Print Quarterly
- Discipline: Art
- Language: English
- Edited by: Rhoda Eitel-Porter

Publication details
- History: 1984–present
- Publisher: Print Quarterly Publications
- Frequency: Quarterly

Standard abbreviations
- ISO 4: Print Q.

Indexing
- ISSN: 0265-8305

Links
- Journal homepage;

= Print Quarterly =

Print Quarterly is an international academic journal devoted to the history and art of printmaking, from its origins to the twentieth and twenty-first centuries. It is published in London four times a year, in March, June, September, and December. It was founded in 1984 by the scholar, patron of the arts and business man David Landau, who served as editor for twenty-eight years. The current editor Rhoda Eitel-Porter joined the staff of the periodical in September 2010. The journal's editorial board comprises notable academics and curators working in prints history and the graphic arts.

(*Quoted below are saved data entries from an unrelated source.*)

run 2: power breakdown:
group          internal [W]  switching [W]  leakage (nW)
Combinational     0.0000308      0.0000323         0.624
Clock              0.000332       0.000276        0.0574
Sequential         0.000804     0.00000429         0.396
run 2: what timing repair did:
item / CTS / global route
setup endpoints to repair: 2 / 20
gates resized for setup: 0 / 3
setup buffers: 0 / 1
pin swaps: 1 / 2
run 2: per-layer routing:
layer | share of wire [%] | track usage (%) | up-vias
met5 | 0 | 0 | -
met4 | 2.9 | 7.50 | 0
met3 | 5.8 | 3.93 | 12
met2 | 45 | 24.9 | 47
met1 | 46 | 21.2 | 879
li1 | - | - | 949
--- src/rtl/scnn_coord_gen.sv ---
// Rebuilds original weight/input indices from zero-run counts, then emits the
// F x I output coordinates with a per-product valid mask (2-stage pipeline).
module scnn_coord_gen
    import scnn_pkg::*;
(
    input  logic                    clk,
    input  logic                    rst_n,
    input  logic [WSW-1:0]          cfg_wt_size,
    input  logic [IPW-1:0]          cfg_ip_size,
    input  logic                    in_valid,
    output logic                    in_ready,
    input  logic                    in_first,
    input  logic [WCW-1:0]          in_wt_cnt,
    input  logic [ICW-1:0]          in_ip_cnt,
    input  logic [F-1:0][IDXW-1:0]  in_comp_wt,
    input  logic [I-1:0][IDXW-1:0]  in_comp_ip,
    output logic                    out_valid,
    input  logic                    out_ready,
    output logic [P-1:0][CORDW-1:0] out_coord,
    output logic [P-1:0]            out_mask,
    output logic [IDXW-1:0]         out_last_wt,
    output logic [IDXW-1:0]         out_last_ip,
    output logic                    err_ovf
);
    logic s1_valid, s2_valid, s1_adv, accept;

    assign s1_adv   = !s2_valid || out_ready;
    assign in_ready = !s1_valid || s1_adv;
    assign accept   = in_valid && in_ready;

    // ---------------- S1: index reconstruction ----------------
    idx_t          base_wt, base_ip, b_wt, b_ip, nb_wt, nb_ip, last_wt_d, last_ip_d;
    oidx_t [F-1:0] orig_wt;
    oidx_t [I-1:0] orig_ip;
    oidx_t         acc_w, acc_i, sel_w, sel_i;

    always_comb begin
        b_wt  = in_first ? '0 : base_wt;
        b_ip  = in_first ? '0 : base_ip;
        acc_w = oidx_t'(b_wt);
        acc_i = oidx_t'(b_ip);
        sel_w = '0;
        sel_i = '0;
        for (int k = 0; k < F; k++) begin
            acc_w      = acc_w + oidx_t'(in_comp_wt[k]) + ((k == 0) ? oidx_t'(0) : oidx_t'(1));
            orig_wt[k] = acc_w;
            if (WCW'(k + 1) == in_wt_cnt) sel_w = acc_w;
        end
        for (int k = 0; k < I; k++) begin
            acc_i      = acc_i + oidx_t'(in_comp_ip[k]) + ((k == 0) ? oidx_t'(0) : oidx_t'(1));
            orig_ip[k] = acc_i;
            if (ICW'(k + 1) == in_ip_cnt) sel_i = acc_i;
        end
        // An empty side keeps its running base and reports the index just before it.
        if (in_wt_cnt == '0) begin
            nb_wt     = base_wt;
            last_wt_d = (b_wt == '0) ? '0 : b_wt - 1'b1;
        end else begin
            nb_wt     = (sel_w >= oidx_t'(IDX_MAX)) ? IDX_MAX : idx_t'(sel_w + 1'b1);
            last_wt_d = sat_idx(sel_w);
        end
        if (in_ip_cnt == '0) begin
            nb_ip     = base_ip;
            last_ip_d = (b_ip == '0) ? '0 : b_ip - 1'b1;
        end else begin
            nb_ip     = (sel_i >= oidx_t'(IDX_MAX)) ? IDX_MAX : idx_t'(sel_i + 1'b1);
            last_ip_d = sat_idx(sel_i);
        end
    end

    oidx_t [F-1:0]  s1_wt;
    oidx_t [I-1:0]  s1_ip;
    logic [WCW-1:0] s1_wt_cnt;
    logic [ICW-1:0] s1_ip_cnt;
    idx_t           s1_last_wt, s1_last_ip;

    always_ff @(posedge clk or negedge rst_n) begin
        if (!rst_n) begin
            s1_valid   <= 1'b0;
            base_wt    <= '0;
            base_ip    <= '0;
            s1_wt      <= '0;
            s1_ip      <= '0;
            s1_wt_cnt  <= '0;
            s1_ip_cnt  <= '0;
            s1_last_wt <= '0;
            s1_last_ip <= '0;
        end else if (accept) begin
            s1_valid   <= 1'b1;
            base_wt    <= nb_wt;
            base_ip    <= nb_ip;
            s1_wt      <= orig_wt;
            s1_ip      <= orig_ip;
            s1_wt_cnt  <= in_wt_cnt;
            s1_ip_cnt  <= in_ip_cnt;
            s1_last_wt <= last_wt_d;
            s1_last_ip <= last_ip_d;
        end else if (s1_adv) begin
            s1_valid   <= 1'b0;
        end
    end

    // ---------------- S2: row/col split and output coordinates ----------------
    logic [F-1:0][WQW-1:0] wr;
    logic [F-1:0][WSW-1:0] wcol;
    logic [I-1:0][IQW-1:0] ir;
    logic [I-1:0][IPW-1:0] icol;

    for (genvar f = 0; f < F; f++) begin : g_wt
        scnn_idx_divmod #(.XW(OW), .DW(WSW), .MAX(WT_MAX), .QW(WQW)) u_dm (
            .x(s1_wt[f]), .d(cfg_wt_size), .q(wr[f]), .r(wcol[f])
        );
    end
    for (genvar i = 0; i < I; i++) begin : g_ip
        scnn_idx_divmod #(.XW(OW), .DW(IPW), .MAX(IP_MAX), .QW(IQW)) u_dm (
            .x(s1_ip[i]), .d(cfg_ip_size), .q(ir[i]), .r(icol[i])
        );
    end

    s2_pay_t s2_d, s2_q;
    logic [F-1:0] wt_ok;
    logic [I-1:0] ip_ok;
    logic         ovf, live;
    int           ws, ips, cen, orow, ocol;

    always_comb begin
        s2_d  = '0;
        wt_ok = '0;
        ip_ok = '0;
        ovf   = 1'b0;
        live  = 1'b0;
        orow  = 0;
        ocol  = 0;
        ws    = int'(cfg_wt_size);
        ips   = int'(cfg_ip_size);
        cen   = (ws - 1) / 2;
        for (int f = 0; f < F; f++) begin
            wt_ok[f] = int'(s1_wt[f]) < ws * ws;
            if (WCW'(f) < s1_wt_cnt && !wt_ok[f]) ovf = 1'b1;
        end
        for (int i = 0; i < I; i++) begin
            ip_ok[i] = int'(s1_ip[i]) < ips * ips;
            if (ICW'(i) < s1_ip_cnt && !ip_ok[i]) ovf = 1'b1;
        end
        for (int f = 0; f < F; f++) begin
            for (int i = 0; i < I; i++) begin
                orow = int'(ir[i]) + cen - int'(wr[f]);
                ocol = int'(icol[i]) + cen - int'(wcol[f]);
                live = (WCW'(f) < s1_wt_cnt) && (ICW'(i) < s1_ip_cnt) && wt_ok[f] && ip_ok[i];
                s2_d.mask[f*I+i]  = live && orow >= 0 && orow < ips && ocol >= 0 && ocol < ips;
                s2_d.coord[f*I+i] = s2_d.mask[f*I+i] ? cord_t'(orow * ips + ocol) : INVALID_CORD;
            end
        end
        s2_d.last_wt = s1_last_wt;
        s2_d.last_ip = s1_last_ip;
    end

    always_ff @(posedge clk or negedge rst_n) begin
        if (!rst_n) begin
            s2_valid <= 1'b0;
            s2_q     <= '0;
            err_ovf  <= 1'b0;
        end else if (s1_adv) begin
            s2_valid <= s1_valid;
            if (s1_valid) begin
                s2_q    <= s2_d;
                err_ovf <= err_ovf | ovf;
            end
        end
    end

    assign out_valid   = s2_valid;
    assign out_coord   = s2_q.coord;
    assign out_mask    = s2_q.mask;
    assign out_last_wt = s2_q.last_wt;
    assign out_last_ip = s2_q.last_ip;
endmodule

--- config.mk ---
export PLATFORM = sky130hd
export DESIGN_NAME = scnn_coord_gen
export DESIGN_NICKNAME = d
export VERILOG_FILES = /design/src/rtl/scnn_pkg.sv /design/src/rtl/scnn_idx_divmod.sv /design/src/rtl/scnn_coord_gen.sv
export SDC_FILE = /design/constraint.sdc
export NUM_CORES = 2
export LEC_CHECK = 0
export CORE_MARGIN = 4
export CORE_UTILIZATION = 40
export DETAILED_ROUTE_END_ITERATION = 10
export HOLD_SLACK_MARGIN = 0.15
export PLACE_DENSITY = 0.55
export SYNTH_ARGS = -nofsm -noshare
export SYNTH_HDL_FRONTEND = slang
export SYNTH_SLANG_ARGS = --single-unit
--- constraint.sdc ---
create_clock -name clk -period 27.3 [get_ports clk]
set_input_delay 5.46 -clock clk [delete_from_list [all_inputs] [get_ports clk]]
set_output_delay 5.46 -clock clk [all_outputs]
set_load 0.03 [all_outputs]
===== src/rtl/fifo_arb_pkg.sv =====
// Shared types and helpers for the FIFO write arbiter.
package fifo_arb_pkg;

    typedef enum logic {
        ARB   = 1'b0,
        BURST = 1'b1
    } arb_state_e;

    // Increment an index modulo n (n-1 wraps to 0).
    function automatic int unsigned mod_inc(input int unsigned v, input int unsigned n);
        return (v + 1 >= n) ? 0 : v + 1;
    endfunction

endpackage


===== src/rtl/fifo_wr_arbiter_if.sv =====
// Requester-side and FIFO-side signals of the write arbiter.
interface fifo_wr_arbiter_if #(
    parameter int NumReq    = 4,
    parameter int DataWidth = 32
);
    localparam int IdxW = $clog2(NumReq);

    logic [NumReq-1:0]           req_valid;
    logic [NumReq*DataWidth-1:0] req_data;
    logic [NumReq-1:0]           req_ready;
    logic                        fifo_wr_en;
    logic [DataWidth-1:0]        fifo_wr_data;
    logic                        fifo_full;
    logic [IdxW-1:0]             grant_id;
    logic                        burst_active;

    modport master (
        output req_valid, req_data, fifo_full,
        input  req_ready, fifo_wr_en, fifo_wr_data, grant_id, burst_active
    );

    modport slave (
        input  req_valid, req_data, fifo_full,
        output req_ready, fifo_wr_en, fifo_wr_data, grant_id, burst_active
    );
endinterface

The journal publishes recent scholarship on all things related to prints. It covers the Western tradition in the graphic arts as well as Asian, Latin-American and African printmaking. Articles consider the role and import of the print from a number of perspectives including those of social and cultural history, iconography, biography, and collecting. Reviews of recent books related to the graphic arts and of catalogues of exhibitions of works on paper are also included.

Recent contributions have treated such diverse subjects as Francesco Salviati, the influence of a seventeenth-century fencing manual, Jean-Étienne Liotard, a quiz on an unidentified etching, the collector Pierre-Jean Mariette, Utagawa Kuniyoshi, Whistler, Soviet and Vietnamese posters, Jim Dine, comic strips, Ad Reinhardt, William Kentridge and digital prints.

The content lists for each volume from 1984 to 2009 are published online and can be searched at the journal's website, http://www.printquarterly.com, and through the Getty Research Institute's Bibliography for the History of Art.

== Editors ==
- David Landau: 1984 – December 2010
- Rhoda Eitel-Porter: September 2010 – present

==Editorial Board==
Clifford Ackley, David Alexander, Judith Brodie, Michael Bury, Paul Coldwell, Marzia Faietti, Richard Field, Celina Fox, David Freedberg, Pat Gilmour, Antony Griffiths, Craig Hartley, Martin Hopkinson, Ralph Hyde, David Kiehl, Fritz Koreny, David Landau, Ger Luijten, Giorgio Marini, Jean Michel Massing, Nadine Orenstein, Peter Parshall, Maxime Préaud, Christian Rümelin, Michael Snodin, Ellis Tinios, Henri Zerner.